Goldman Sachs Chief U.S. Equity Strategist Ben Snider stated: “The index looks strong, but the median S&P 500 stock is still about 13% below its previous high.” This gap between the median stock and the index itself is one of the widest divergences seen in roughly 25 years.
Another detail worth noting: Nvidia actually fell 1% on the day. The biggest “AI icon” did not rise.
Capital instead flowed into second-tier memory chip and foundry-related names such as Micron, Intel, and SanDisk. This suggests the market has shifted from “buying high-certainty leaders” to a mentality where “anything related to AI deserves a share of the rally,” which in some ways resembles the sentiment of 2000. Back then, the market believed all internet infrastructure companies were valuable — not just Cisco and Sun Microsystems. Any company capable of telling a bandwidth story could attract speculative enthusiasm.
Combining these two observations — weak breadth among median stocks and capital rotating from market leaders into second- and third-tier names — the market is beginning to display a classic sign of late-stage bull market fatigue: fewer and fewer stocks are driving the indices higher, and even those stocks are benefiting mainly from rotational flows rather than durable fundamental consensus.

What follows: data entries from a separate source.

==> config.mk <==
export PLATFORM = sky130hd
export DESIGN_NAME = llki_discrete_master
export DESIGN_NICKNAME = d
export VERILOG_FILES = /design/src/rtl/llki_discrete_master.sv
export SDC_FILE = /design/constraint.sdc
export NUM_CORES = 1
export LEC_CHECK = 0
export CAP_MARGIN = 30
export CORE_AREA = 2 2 160 177
export CTS_CLUSTER_DIAMETER = 100
export DETAILED_ROUTE_END_ITERATION = 10
export DIE_AREA = 0 0 162 179
export PLACE_DENSITY = 0.51
export SYNTH_ARGS = -nofsm -noshare
export SYNTH_HDL_FRONTEND = slang
export SYNTH_SLANG_ARGS = --single-unit
==> constraint.sdc <==
create_clock -name clk -period 2.5 [get_ports clk]
set_input_delay 0.75 -clock clk [delete_from_list [all_inputs] [get_ports clk]]
set_output_delay 0.75 -clock clk [all_outputs]
set_load 0.02 [all_outputs]
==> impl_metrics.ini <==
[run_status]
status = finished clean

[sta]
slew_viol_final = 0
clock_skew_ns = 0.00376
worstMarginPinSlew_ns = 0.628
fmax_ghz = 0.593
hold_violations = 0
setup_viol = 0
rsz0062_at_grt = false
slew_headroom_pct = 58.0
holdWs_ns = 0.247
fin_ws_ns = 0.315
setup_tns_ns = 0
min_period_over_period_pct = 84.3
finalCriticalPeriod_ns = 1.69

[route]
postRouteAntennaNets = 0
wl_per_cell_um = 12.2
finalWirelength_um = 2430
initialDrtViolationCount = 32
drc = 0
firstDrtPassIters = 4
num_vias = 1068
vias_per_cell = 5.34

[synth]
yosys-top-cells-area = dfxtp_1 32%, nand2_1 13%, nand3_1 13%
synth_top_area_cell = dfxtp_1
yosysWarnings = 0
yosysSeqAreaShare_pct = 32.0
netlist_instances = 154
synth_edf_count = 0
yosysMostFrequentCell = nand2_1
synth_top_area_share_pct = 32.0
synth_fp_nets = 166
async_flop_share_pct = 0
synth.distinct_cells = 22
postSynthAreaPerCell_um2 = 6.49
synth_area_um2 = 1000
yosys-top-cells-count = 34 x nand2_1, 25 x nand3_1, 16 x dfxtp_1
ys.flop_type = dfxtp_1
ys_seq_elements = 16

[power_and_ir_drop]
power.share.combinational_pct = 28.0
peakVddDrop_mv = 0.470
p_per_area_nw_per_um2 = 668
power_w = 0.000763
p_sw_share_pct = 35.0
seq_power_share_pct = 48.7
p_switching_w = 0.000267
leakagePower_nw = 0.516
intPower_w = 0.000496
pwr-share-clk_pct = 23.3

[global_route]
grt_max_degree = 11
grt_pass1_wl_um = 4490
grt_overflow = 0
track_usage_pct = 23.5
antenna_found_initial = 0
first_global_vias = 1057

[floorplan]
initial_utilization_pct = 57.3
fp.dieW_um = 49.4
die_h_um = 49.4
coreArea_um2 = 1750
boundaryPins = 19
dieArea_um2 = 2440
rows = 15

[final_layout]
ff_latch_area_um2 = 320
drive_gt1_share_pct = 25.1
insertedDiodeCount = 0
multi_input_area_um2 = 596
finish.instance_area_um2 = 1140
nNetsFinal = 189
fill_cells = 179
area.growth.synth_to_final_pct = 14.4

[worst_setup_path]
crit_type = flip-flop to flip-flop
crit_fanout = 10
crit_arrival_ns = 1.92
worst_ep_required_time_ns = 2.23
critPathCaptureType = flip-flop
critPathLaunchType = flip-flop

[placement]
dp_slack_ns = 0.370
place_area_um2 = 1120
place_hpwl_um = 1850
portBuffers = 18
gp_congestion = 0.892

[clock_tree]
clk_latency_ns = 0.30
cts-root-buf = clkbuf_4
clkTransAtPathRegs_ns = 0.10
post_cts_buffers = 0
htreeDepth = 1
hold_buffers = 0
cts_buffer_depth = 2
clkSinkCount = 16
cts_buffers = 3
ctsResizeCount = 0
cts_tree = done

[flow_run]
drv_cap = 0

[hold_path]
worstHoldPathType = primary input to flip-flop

The Real Market Situation Looks More Concerning
A survey by Ernst & Young provides an even harsher reality check: 99% of surveyed companies reported AI-related financial losses, with each company conservatively estimating average losses of $4.4 million.
In other words, while consumer enthusiasm around AI remains extremely strong, almost no enterprise has yet managed to truly profit from AI investments.
So the current market situation looks like this: on one side, the Philadelphia Semiconductor Index is rallying at the same speed seen at the peak of the tech bubble 24 years ago, with gains highly concentrated in a small number of stocks; on the other side, financial returns from enterprise AI investment remain alarmingly poor.
Only the “shovel sellers” are thriving, while the “gold miners” are still losing money.
Jefferies analyst Chris Wood also noted in an early May report that capital expenditures among global technology giants are approaching the limits of operating cash flow. By 2026, capex could account for as much as 90% of operating cash flow.If revenue growth fails to keep pace, these companies may have almost no room left for adjustment.
In 2000, investors believed the internet would immediately reshape every industry. Today, the market is pricing in AI as a multi-decade supercycle for computing power, with the assumption that this arms race will eventually produce clear winners — and that those winners will earn profits far exceeding current valuations.That assumption may ultimately prove correct.
But just as it did 24 years ago, the path toward being “right” may first involve enormous volatility and painful corrections along the way.